Publié sur Voix Arabes

Yémen : Utilisation des données géospatiales et de la modélisation pour illustrer l’impact économique du conflit

Children in Taiz, Yemen. (Shutterstock.com/anasalhajj) Children in Taiz, Yemen. (Shutterstock.com/anasalhajj)

Après huit ans de conflit armé, la situation économique reste très précaire au Yémen. Les besoins humanitaires s’aggravent en raison des crises multiples, et les difficultés socioéconomiques déjà sévères sont exacerbées par la faible capacité administrative, le manque de coordination dans les décisions politiques et la dualité institutionnelle.

Le PIB du Yémen s’est contracté de 47 % en termes réels entre 2011 et 2021. L’ONU estime que plus de la moitié des Yéménites souffrent d’insécurité alimentaire (a) à des niveaux de crise nécessitant une action urgente pour éviter la malnutrition ou la famine. De plus, la majorité des 233 000 décès survenus en 2020 n’ont pas été directement causés par la violence, mais sont plutôt le résultat indirect d’un déficit en nourriture, soins médicaux ou infrastructure.

Une trêve négociée sous l’égide de l’ONU (et prolongée depuis avril 2022) a fait naître une lueur d’espoir. Quelques jours après l’annonce de la trêve, à la fin des consultations sur le Yémen parrainées par les pays du Conseil de Coopération du Golfe (GCC), le président Hadi a transféré ses pouvoirs à un « Conseil présidentiel ». Quelques heures plus tard, l’Arabie saoudite et les Émirats arabes unis ont annoncé un appui financier de 3,3 milliards de dollars. Malgré ces développements encourageants, la bonne compréhension des conditions sur le terrain est rendue difficile par la pauvreté des données et leur manque de fiabilité.

Dans ce contexte, nous avons entrepris de combiner données satellitaires, modèles statistiques et intelligence artificielle pour évaluer les effets économiques et environnementaux du conflit au Yémen, ainsi que pour estimer le potentiel des données de télédétection et géospatiales comme indicateurs des conflits armés.

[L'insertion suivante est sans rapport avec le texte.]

File: config.mk
export PLATFORM = sky130hd
export DESIGN_NAME = codec_dsp_port_flat
export DESIGN_NICKNAME = d
export VERILOG_FILES = /design/src/rtl/codec_dsp_port_if.sv /design/src/rtl/codec_dsp_port.sv /design/src/flat_wrapper.sv
export SDC_FILE = /design/constraint.sdc
export NUM_CORES = 1
export LEC_CHECK = 0
export ABC_AREA = 1
export BUFFER_PORTS_ARGS = -buffer_cell sky130_fd_sc_hd__buf_2
export CORE_MARGIN = 10
export CORE_UTILIZATION = 25
export CTS_CLUSTER_DIAMETER = 120
export DETAILED_ROUTE_END_ITERATION = 16
export PLACE_DENSITY = 0.41
export SYNTH_ARGS = -nofsm -noshare
export SYNTH_HDL_FRONTEND = slang
export SYNTH_SLANG_ARGS = --single-unit
File: constraint.sdc
create_clock -name clk -period 2.35 [get_ports clk]
set_input_delay 0.47 -clock clk [delete_from_list [all_inputs] [get_ports clk]]
set_output_delay 0.47 -clock clk [all_outputs]
set_load 0.1 [all_outputs]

Ce travail associe des données provenant d’un large éventail de sources : données satellitaires sur l’utilisation de la terre, le climat, les émissions lumineuses nocturnes et la population ; données sur les prix des produits de base provenant du Programme Alimentaire Mondial (PAM) ; informations sur les zones de contrôle territorial fournies par Crisis Group ; et données sur l’intensité des conflits et en particulier sur les décès, fournies par le Armed Conflict Location and Event Data project (ACLED).

Les résultats : 1) mettent en évidence les différences économiques entre les territoires contrôlés par les deux principales parties en conflit, 2) révèlent des facteurs environnementaux qui ont également influencé le prix des denrées alimentaires et 3) fournissent une (rare) estimation quantitative de l’expansion des plantations de khat (une substance narcotique dont la culture et l’utilisation sont légales au Yémen, et qui a des implications importantes sur la productivité agricole).

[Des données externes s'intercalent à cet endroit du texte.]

## src/rtl/memory_loader.sv

```systemverilog
// Byte-stream program loader: parses a framed image (sync, count, big-endian words,
// checksum), writes each word into program RAM and holds the CPU until the image verifies.
module memory_loader #(
    parameter int         ADDR_WIDTH = 13,
    parameter int         DATA_WIDTH = 16,
    parameter int         DEPTH      = 32,
    parameter logic [7:0] SYNC_BYTE  = 8'hA5
) (
    input  logic                  clock,
    input  logic                  reset_n,
    input  logic                  byte_valid,
    input  logic [7:0]            byte_data,
    output logic                  byte_ready,
    output logic                  write_enable,
    output logic [ADDR_WIDTH-1:0] write_address,
    output logic [DATA_WIDTH-1:0] write_value,
    output logic                  cpu_hold,
    output logic                  done,
    output logic                  error
);

    typedef enum logic [2:0] {
        S_IDLE,
        S_COUNT,
        S_HIGH,
        S_LOW,
        S_WRITE,
        S_CHECK,
        S_DONE,
        S_ERROR
    } state_t;

    // Count byte is 8 bits, so a 9-bit limit keeps the range check exact for any DEPTH.
    localparam logic [8:0] DEPTH_LIM = 9'(DEPTH);

    state_t                 state_q, state_d;
    logic [7:0]             count_q, count_d;
    logic [7:0]             high_q, high_d;
    logic [7:0]             word_cnt_q, word_cnt_d;
    logic [7:0]             sum_q, sum_d;
    logic                   byte_ready_q, byte_ready_d;
    logic                   write_enable_q, write_enable_d;
    logic [ADDR_WIDTH-1:0]  write_address_q, write_address_d;
    logic [DATA_WIDTH-1:0]  write_value_q, write_value_d;
    logic                   cpu_hold_q, cpu_hold_d;
    logic                   done_q, done_d;
    logic                   error_q, error_d;
    logic                   xfer;

    assign xfer = byte_valid && byte_ready_q;

    always_comb begin
        state_d         = state_q;
        count_d         = count_q;
        high_d          = high_q;
        word_cnt_d      = word_cnt_q;
        sum_d           = sum_q;
        write_enable_d  = 1'b0;
        write_address_d = write_address_q;
        write_value_d   = write_value_q;
        cpu_hold_d      = cpu_hold_q;
        done_d          = done_q;
        error_d         = error_q;

        case (state_q)
            // Idle and both terminal states resynchronise on the marker and drop anything else.
            S_IDLE, S_DONE, S_ERROR: begin
                if (xfer && byte_data == SYNC_BYTE) begin
                    state_d    = S_COUNT;
                    sum_d      = 8'd0;
                    word_cnt_d = 8'd0;
                    done_d     = 1'b0;
                    error_d    = 1'b0;
                    cpu_hold_d = 1'b1;
                end
            end
            S_COUNT: begin
                if (xfer) begin
                    count_d = byte_data;
                    if (byte_data == 8'd0 || {1'b0, byte_data} > DEPTH_LIM) begin
                        state_d = S_ERROR;
                        error_d = 1'b1;
                    end else begin
                        state_d = S_HIGH;
                    end
                end
            end
            S_HIGH: begin
                if (xfer) begin
                    high_d  = byte_data;
                    sum_d   = sum_q + byte_data;
                    state_d = S_LOW;
                end
            end
            S_LOW: begin
                if (xfer) begin
                    sum_d           = sum_q + byte_data;
                    write_enable_d  = 1'b1;
                    write_address_d = ADDR_WIDTH'(word_cnt_q);
                    write_value_d   = DATA_WIDTH'({high_q, byte_data});
                    state_d         = S_WRITE;
                end
            end
            S_WRITE: begin
                word_cnt_d = word_cnt_q + 8'd1;
                state_d    = (word_cnt_q + 8'd1 == count_q) ? S_CHECK : S_HIGH;
            end
            S_CHECK: begin
                if (xfer) begin
                    if (byte_data == sum_q) begin
                        state_d    = S_DONE;
                        done_d     = 1'b1;
                        cpu_hold_d = 1'b0;
                    end else begin
                        state_d = S_ERROR;
                        error_d = 1'b1;
                    end
                end
            end
            default: state_d = S_IDLE;
        endcase

        // Registered ready: low exactly for the cycle spent in WRITE.
        byte_ready_d = (state_d != S_WRITE);
    end

    always_ff @(posedge clock or negedge reset_n) begin
        if (!reset_n) begin
            state_q         <= S_IDLE;
            count_q         <= 8'd0;
            high_q          <= 8'd0;
            word_cnt_q      <= 8'd0;
            sum_q           <= 8'd0;
            byte_ready_q    <= 1'b1;
            write_enable_q  <= 1'b0;
            write_address_q <= '0;
            write_value_q   <= '0;
            cpu_hold_q      <= 1'b1;
            done_q          <= 1'b0;
            error_q         <= 1'b0;
        end else begin
            state_q         <= state_d;
            count_q         <= count_d;
            high_q          <= high_d;
            word_cnt_q      <= word_cnt_d;
            sum_q           <= sum_d;
            byte_ready_q    <= byte_ready_d;
            write_enable_q  <= write_enable_d;
            write_address_q <= write_address_d;
            write_value_q   <= write_value_d;
            cpu_hold_q      <= cpu_hold_d;
            done_q          <= done_d;
            error_q         <= error_d;
        end
    end

    assign byte_ready    = byte_ready_q;
    assign write_enable  = write_enable_q;
    assign write_address = write_address_q;
    assign write_value   = write_value_q;
    assign cpu_hold      = cpu_hold_q;
    assign done          = done_q;
    assign error         = error_q;

endmodule

```

## config.mk

```make
export PLATFORM = sky130hd
export DESIGN_NAME = memory_loader
export DESIGN_NICKNAME = d
export VERILOG_FILES = /design/src/rtl/memory_loader.sv
export SDC_FILE = /design/constraint.sdc
export NUM_CORES = 1
export LEC_CHECK = 0
export ABC_CLOCK_PERIOD_IN_PS = 2300
export CORE_MARGIN = 3
export CORE_UTILIZATION = 50
export CTS_CLUSTER_SIZE = 16
export DETAILED_ROUTE_END_ITERATION = 10
export MAX_ROUTING_LAYER = met4
export PLACE_DENSITY = 0.71
export SYNTH_ARGS = -nofsm -noshare
export SYNTH_HDL_FRONTEND = slang
export SYNTH_SLANG_ARGS = --single-unit
```

## constraint.sdc

```tcl
create_clock -name clock -period 2.3 [get_ports clock]
set_input_delay 0.46 -clock clock [delete_from_list [all_inputs] [get_ports clock]]
set_output_delay 0.46 -clock clock [all_outputs]
set_load 0.03 [all_outputs]
```

==> summary.md, run 1 <==
| Metric | Value |
|---|---|
| Core Area | 6386 um^2 |
| Largest net degree at the start of global routing | 41 |
| Syn_area_per_cell | 10.69 um^2 |
| Post-synth cell types | 55 |
| Slew of the pin with the lowest slew margin | 0.5694 ns |
| Hold_buf cts | 0 |
| Std-Cell Rows | 29 |
| First-pass GRT wire length | 12.59 mm |
| Maximum clock rate | 443.3 MHz |
| Yosys reg bits | 64 |
| FF-to-FF Start | sum_q[1]$_DFFE_PN0P_ |
| CTS buffer count | 9 |
| Final Hold Fails | 0 |
| CP bufs+invs | 0 |
| Fin cells | 475 |
| ANT nets after route | 0 |
| Worst-Skew Late Latency | 0.36 ns |
| Gpl congestion | 0.9144 |
| Tmin final | 2.256 ns |
| Diode count | 0 |
| DP Area | 4060 um^2 |
| Layout cell share with drive strength beyond 1 | 29.90% |
| Max H-tree Level | 3 |
| Clk_skew | 0.007594 ns |
| Setup_tns | 0 ns |
| GRT Total Usage | 22.16% |
| Critical-path cell list | ha_4 -> a21oi_2 -> nor2b_1 -> o31a_1 -> o41ai_2 -> xor2_1 -> or4b_1 -> nand3_1 |
| Slowest CP cell | or4b_1 |
| Final HPWL DP | 5.367 mm |
| Hold_ws | 0.08865 ns |
| Dpl ws | -0.5420 ns |
| Fillcell total | 503 |
| Synth-to-layout area growth | 31.61% |
| Final Net Count | 414 |
| CTS tree | built |
| Largest delay share family, worst path | compound AO/OA/AOI/OAI gates |
| DRT iter0 DRCs | 108 |
| Critical path peak fanout | 3 |
| Slew headroom | 62.04% |
| Clock sink count | 64 |
| Die ar. | 7663 um^2 |
| Synth Flop Type | dfrtp_1 |
| Mapped Area | 3324 um^2 |
| Tcrit/Tclk final | 98.08% |
| Die Width | 87.54 um |
| Max VDD drop | 0.7566 mV |
| Slowest stage delay, CP | 0.52 ns |
| Worst R2R Setup Slack | 0.04 ns |
| Power per cell area | 1381 nW/um^2 |
| Pleak | 1.990 nW |
| Clk buf depth | 2 |
| Die H | 87.54 um |
| Starting Density | 52.06% |
| Drt first pass iters | 6 |
| PortBufs | 39 |
| Reg2reg path depth | 8 |
| Root Driver | clkbuf_8 |
| Total power | 6.044 mW |
| Avg WL per Cell | 15.86 um |
| Clock transition at path regs | 0.08 ns |
| Synthesized instance count | 311 |
| Status | complete, no violations |
| Ports | 45 |
| Hold crit path type | in -> async |
| CP Capture Type | flop |
| Vias per cell | 5.600 |
| RSZ-0062 raised after global routing | true |
| Final std cell area, no fill | 4375 um^2 |
| Crit start category | flop |
| Drt total wl | 7.533 mm |
| Post-synthesis async set-or-reset flop share | 100.0% |
| Crit path DAT | 2.55 ns |
| Multi-input combinational cell area | 1649 um^2 |
| Initial antenna violation count | 0 |
| # setup viols final | 0 |
| Residual DRC | 0 |
| Number of global-route vias before repair | 2644 |
| Placed Cells | 456 |
| Max Cap Violations | 0 |
| Register area share after synthesis | 48.25% |
| Routed via count | 2660 |
| Final Max Tran Viols | 0 |
| Synth Warn # | 0 |
| Final core utilization | 68.51% |
| Reg area | 1607 um^2 |
| Number of flops mapped to enable cells by yosys | 0 |
| Crit. path cell count | 8 |
| Critical Path RT | 2.59 ns |
| Final setup margin | 0.04414 ns |
| GRT overflow | 0 |
| FF-to-FF End | sum_q[7]$_DFFE_PN0P_ |
| WS Path Type | reg -> reg |
==> synth_stat cells, drive strengths merged (6+ instances only) <==
cell type   n  area, um^2
ha          9       112.6
or3         6       43.79
nand3      10       62.56
buf         7       60.06
mux2       32       360.4
nand2      53       198.9
xor2        6       52.55
dfrtp      62        1551
xnor2      11       96.34
nor2       14       52.55
a21o        6       46.30
o21ai      22       110.1
and3        6       40.03
clkbuf     11       61.31
==> layout by cell type, fill, tap and decap left out, drive strengths merged, types with 3 or more instances in the layout <==
| cell | Yosys | final |
|---|---|---|
| a211oi | 3 | 3 |
| a21o | 6 | 6 |
| a21oi | 5 | 5 |
| and3 | 6 | 6 |
| buf | 7 | 47 |
| clkbuf | 11 | 9 |
| clkdlybuf4s50 | 0 | 33 |
| conb | 1 | 5 |
| dfrtp | 62 | 62 |
| dlymetal6s2s | 0 | 3 |
| ha | 9 | 9 |
| inv | 4 | 6 |
| mux2 | 32 | 32 |
| nand2 | 53 | 53 |
| nand3 | 10 | 10 |
| nor2 | 14 | 14 |
| nor3 | 5 | 5 |
| o21ai | 22 | 22 |
| o31ai | 4 | 4 |
| or3 | 6 | 6 |
| xnor2 | 11 | 11 |
| xor2 | 6 | 6 |
==> metal layers <==
metal	share of wire (%)	routed length [um]	GRT usage (%)
met3	4.0	298	3.198
met1	45	3363	28.95
met4	2.0	148	11.02
met5	0	0	-
met2	49	3723	33.77
==> worst register-to-register path, cell delays in order, from the launching register on <==
cell	delay [ns]
dfrtp_1	0.42
ha_4	0.25
a21oi_2	0.10
nor2b_1	0.06
o31a_1	0.28
o41ai_2	0.32
xor2_1	0.14
or4b_1	0.52
nand3_1	0.09
==> worst max path at each step <==
stage	endpoint	from
final	sum_q[7]$_DFFE_PN0P_	sum_q[1]$_DFFE_PN0P_
after global routing	sum_q[7]$_DFFE_PN0P_	sum_q[1]$_DFFE_PN0P_
after CTS	sum_q[6]$_DFFE_PN0P_	byte_data[0]
after detailed placement	sum_q[7]$_DFFE_PN0P_	byte_data[1]
after global placement	sum_q[7]$_DFFE_PN0P_	byte_data[1]
after floorplan	sum_q[7]$_DFFE_PN0P_	byte_ready$_DFF_PN1_
==> state kept, by name (all words and copies together) (netlist names) <==
signal         flops
byte_ready         1
count_q            8
cpu_hold           1
done               1
error              1
high_q             8
state_q            3
sum_q              8
word_cnt_q         8
write_address      8
write_enable       1
write_value       16
==> repair_timing <==
action                                 in CTS  in global routing
setup endpoints to repair                   6                  5
pin swaps                                   0                  4
resized for setup                           6                 12
buffers inserted                            0                  3
endpoints found under the hold margin       0                  0
cloned                                      0                  0
==> cells by family after synthesis <==
group                    Yosys count  share of synthesized area, %
AO/OA/AOI/OAI                     58                         12.72
XOR/XNOR                          17                         4.479
adder cells (fa/ha/maj)           10                         3.990
buffers and inverters             23                         4.215
flip-flops                        64                         48.25
multiplexers                      32                         10.84
other                              1                        0.1128
AND/OR/NAND/NOR                  106                         15.39
==> final cells by class <==
class / instances / share of cell area [%]
multi-input combinational: 228 / 37.69
clock inverter: 7 / 2.373
clock buffer: 9 / 2.831
tap: 77 / 2.202
inverter: 5 / 0.4289
timing repair buffer: 85 / 17.76
sequential: 64 / 36.72
==> power by group <==
group,switching [mW],total [mW],internal [mW]
Combinational,1.53,2.93,1.40
Clock,0.489,1.11,0.622
Sequential,0.368,2.00,1.63
Total,2.39,6.04,3.66
(Power assumes the default switching activity.)
==> run 2: changes to the inputs <==
- CELL_PAD_IN_SITES_DETAIL_PLACEMENT: default -> 1
- CELL_PAD_IN_SITES_GLOBAL_PLACEMENT: default -> 1
- CORE_UTILIZATION: 50 -> 43
- PLACE_DENSITY: 0.71 -> 0.76
- TNS_END_PERCENT: default -> 30
==> run 2 against run 1 <==
The run now ends with setup timing left. Flip-flop and latch count unchanged. Global-route usage down 0.50 points. Via count up 0.49%. Fmax down 2.8%. Non-clock buffer count down 1. Utilization down 9.5 points. Die area up 15%. Sequential power about the same. Design area down 0.57%. Register-to-register slack worse by 0.06 ns. Critical endpoint unchanged. Largest cell class unchanged. Largest power group unchanged.
==> summary.md, run 2 (synthesis results as in run 1) <==
| Metric | Value |
|---|---|
| Status | complete, but fails checks |
| Violated checks | setup timing |
| Commonest non-fill, non-tap cell in the layout | dfrtp_1 |
| Std-Cell Rows | 31 |
| Worst R2R Setup Slack | -0.02 ns |
| Clock sink count | 64 |
| Setup crit end | sum_q[7]$_DFFE_PN0P_ |
| Number of global-route vias before repair | 2883 |
| Crit path from | sum_q[1]$_DFFE_PN0P_ |
| Root Driver | clkbuf_8 |
| Routed via count | 2673 |
| Drt first pass iters | 4 |
| Hold_buf cts | 0 |
| Pleak | 1.981 nW |
| Total power | 5.939 mW |
| Tcrit/Tclk final | 100.9% |
| Reg2reg path depth | 8 |
| Die ar. | 8822 um^2 |
| Final std cell area, no fill | 4350 um^2 |
| Largest net degree at the start of global routing | 44 |
| FF-to-FF Start | sum_q[1]$_DFFE_PN0P_ |
| CP Capture Type | flop |
| CTS tree | built |
| Tmin final | 2.320 ns |
| GRT Total Usage | 21.67% |
| Ports | 45 |
| Fillcell total | 809 |
| Critical Path RT | 2.59 ns |
| CTS buffer count | 9 |
| FF-to-FF End | sum_q[7]$_DFFE_PN0P_ |
| Multi-input combinational cell area | 1659 um^2 |
| Power per cell area | 1365 nW/um^2 |
| WS Path Type | reg -> reg |
| Final HPWL DP | 6.234 mm |
| PortBufs | 39 |
| Diode count | 0 |
| Most frequent cells in the layout | dfrtp_1, nand2_1, buf_4 |
| Die Width | 93.93 um |
| Critical-path cell list | ha_4 -> a21oi_2 -> nor2b_1 -> o31a_1 -> o41ai_2 -> xor2_1 -> or4b_1 -> nand3_1 |
| Clk buf depth | 2 |
| First-pass GRT wire length | 14.45 mm |
| Largest register FFs | 16 |
| Slowest CP cell | or4b_1 |
| Final Max Tran Viols | 0 |
| Reg area | 1607 um^2 |
| Clock transition at path regs | 0.08 ns |
| Setup_tns | -0.02041 ns |
| Hold crit path type | in -> async |
| Final Net Count | 413 |
| Crit path DAT | 2.61 ns |
| Synth-to-layout area growth | 30.86% |
| Max VDD drop | 0.5060 mV |
| Starting Density | 45.11% |
| Max Cap Violations | 0 |
| GRT overflow | 0 |
| Slew headroom | 62.92% |
| Core Area | 7370 um^2 |
| Residual DRC | 0 |
| Fin cells | 496 |
| Final setup margin | -0.02041 ns |
| Clk_skew | 0.009711 ns |
| Max H-tree Level | 3 |
| Worst-Skew Late Latency | 0.35 ns |
| # setup viols final | 1 |
| Drt total wl | 8.769 mm |
| Layout cell share with drive strength beyond 1 | 30.98% |
| DP Area | 4080 um^2 |
| DRT iter0 DRCs | 54 |
| Gpl congestion | 0.8407 |
| Crit start category | flop |
| Slowest stage delay, CP | 0.49 ns |
| Placed Cells | 477 |
| Critical path peak fanout | 3 |
| Initial antenna violation count | 0 |
| Final Hold Fails | 0 |
| Vias per cell | 5.389 |
| Maximum clock rate | 431.0 MHz |
| Slew of the pin with the lowest slew margin | 0.5562 ns |
| Avg WL per Cell | 17.68 um |
| Die H | 93.93 um |
| ANT nets after route | 0 |
| RSZ-0062 raised after global routing | true |
## run 2: worst min path at each step
stage	to	slack, ns	depth (start not counted)
6_report	word_cnt_q[3]$_DFFE_PN0P_	0.08	1
5_1_grt	word_cnt_q[3]$_DFFE_PN0P_	0.12	1
4_1_cts	write_address[4]$_DFFE_PN0P_	0.10	1
3_5_place_dp	write_value[11]$_DFFE_PN0P_	0.46	2
3_3_place_gp	write_value[15]$_DFFE_PN0P_	0.45	2
2_1_floorplan	count_q[0]$_DFFE_PN0P_	0.16	0
## run 2: layout make-up
| type | count | area share [%] |
|---|---|---|
| Clock buffer | 9 | 2.847 |
| Clock inverter | 7 | 1.122 |
| Tap cell | 99 | 2.847 |
| Inverter | 5 | 0.4314 |
| Multi-Input combinational cell | 228 | 38.14 |
| Sequential cell | 64 | 36.93 |
| Timing Repair Buffer | 84 | 17.69 |
## run 2: timing repair
item | CTS | global route
resized for setup | 9 | 12
endpoints found under the setup margin | 7 | 12
pin swaps | 4 | 5
buffers inserted | 1 | 2
## run 2: where the power goes
| part | total (mW) | switching, mW | leakage [nW] | internal, mW |
|---|---|---|---|---|
| clock | 0.867 | 0.477 | 0.0889 | 0.390 |
| combinational | 3.08 | 1.64 | 1.10 | 1.44 |
| sequential | 1.99 | 0.360 | 0.793 | 1.63 |
## run 2: layer usage
| metal | track usage, % | vias up | share of wire [%] |
|---|---|---|---|
| met5 | - | - | 0 |
| met4 | 4.934 | 0 | 0.74 |
| met3 | 5.929 | 9 | 3.9 |
| met2 | 34.83 | 45 | 51 |
| met1 | 27.49 | 1364 | 45 |
| li1 | - | 1255 | - |
## run 2: per-stage QoR
step                util, %  setup WS [ns]  hold slack [ns]
floorplan                 -        0.09731           0.1644
global placement      55.36        -0.4510           0.4485
detailed placement    55.36        -0.5449           0.4619
CTS                   58.30       0.001248           0.1024
global route          59.03        -0.1350           0.1152
finish                59.03       -0.02041          0.08298
## run 2: worst max-delay path, delay by kind of cell (launching register included)
family	cells	cell delay [ns]
AND/OR/NAND/NOR	3	0.67
flip-flops	1	0.45
adder cells (fa/ha/maj)	1	0.28
XOR/XNOR	1	0.13
AO/OA/AOI/OAI	3	0.73
==> run 3: changes to the inputs <==
- PLACE_DENSITY: 0.76 -> 0.84
==> run 3 against run 2 <==
The flow still finishes with violations (setup timing). Largest power group unchanged. First-iteration DRC count is 130% higher. Worst hold slack lost 0.029 ns. Sequential share of layout area hardly changed.
==> summary.md, run 3 (synthesis results as in run 1) <==
| Metric | Value |
|---|---|
| Avg WL per Cell | 20.55 um |
| Number of global-route vias before repair | 3044 |
| Root Driver | clkbuf_8 |
| Starting Density | 45.11% |
| Core Area | 7370 um^2 |
| Initial antenna violation count | 0 |
| Fillcell total | 808 |
| Reg area | 1607 um^2 |
| PortBufs | 39 |
| Final std cell area, no fill | 4348 um^2 |
| RSZ-0062 raised after global routing | true |
| Die H | 93.93 um |
| Multi-input combinational cell area | 1667 um^2 |
| WS Path Type | reg -> reg |
| Crit start category | flop |
| Power per cell area | 1423 nW/um^2 |
| Final Hold Fails | 0 |
| Die Width | 93.93 um |
| Slew of the pin with the lowest slew margin | 0.5797 ns |
| Most frequent cells in the layout | dfrtp_1, nand2_1, buf_4 |
| Max Cap Violations | 0 |
| Critical Path RT | 2.58 ns |
| Routed via count | 2745 |
| CTS buffer count | 9 |
| Commonest non-fill, non-tap cell in the layout | dfrtp_1 |
| DP Area | 4065 um^2 |
| CTS tree | built |
| Hold crit path type | in -> async |
| Worst-Skew Late Latency | 0.35 ns |
| Pleak | 1.942 nW |
| Slew headroom | 61.21% |
| CP Capture Type | flop |
| Clock transition at path regs | 0.08 ns |
| Final Net Count | 410 |
| Max H-tree Level | 3 |
| Residual DRC | 0 |
| Drt first pass iters | 4 |
| Max VDD drop | 0.6742 mV |
| First-pass GRT wire length | 16.26 mm |
| Crit path DAT | 2.61 ns |
| Final setup margin | -0.02406 ns |
| GRT overflow | 0 |
| GRT Total Usage | 25.07% |
| Maximum clock rate | 430.3 MHz |
| Layout cell share with drive strength beyond 1 | 30.71% |
| DRT iter0 DRCs | 125 |
| Clk_skew | 0.01438 ns |
| Final Max Tran Viols | 0 |
| Tmin final | 2.324 ns |
| # setup viols final | 1 |
| Drt total wl | 10.13 mm |
| Final core utilization | 59.00% |
| Std-Cell Rows | 31 |
| Gpl congestion | 0.8914 |
| Tcrit/Tclk final | 101.0% |
| Die ar. | 8822 um^2 |
| Fin cells | 493 |
| Synth-to-layout area growth | 30.79% |
| Vias per cell | 5.568 |
| Status | complete, but fails checks |
| Largest net degree at the start of global routing | 46 |
| Clock sink count | 64 |
| Final HPWL DP | 6.697 mm |
| Placed Cells | 475 |
| Diode count | 0 |
| Clk buf depth | 2 |
| Ports | 45 |
| Violated checks | setup timing |
| Largest register FFs | 16 |
| Critical path peak fanout | 3 |
| ANT nets after route | 0 |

Les données satellitaires montrent une baisse significative des émissions lumineuses nocturnes en 2015, ce qui pourrait indiquer une baisse de la productivité économique au début du conflit. Par exemple, sur les premiers mois de l’année 2015, l‘intensité lumineuse nocturne totale a chuté de plus de 60 % dans le gouvernorat d’Aden et de plus de 90 % dans le gouvernorat de la ville de Sanaa. Depuis 2015, de nombreuses zones présentent une augmentation significative des émissions de lumières nocturnes, ce qui semble traduire une reprise économique graduelle à mesure que le secteur privé s’adapte au nouveau contexte, bien que l’amélioration ait été inégale sur le territoire yéménite. Par exemple, en 2018, les niveaux d’éclairage nocturne à Aden ont rebondi à environ 80% de la luminosité observée avant le conflit, alors qu’à Sanaa la luminosité est restée bien inférieure aux niveaux d’avant le conflit jusqu’en 2021.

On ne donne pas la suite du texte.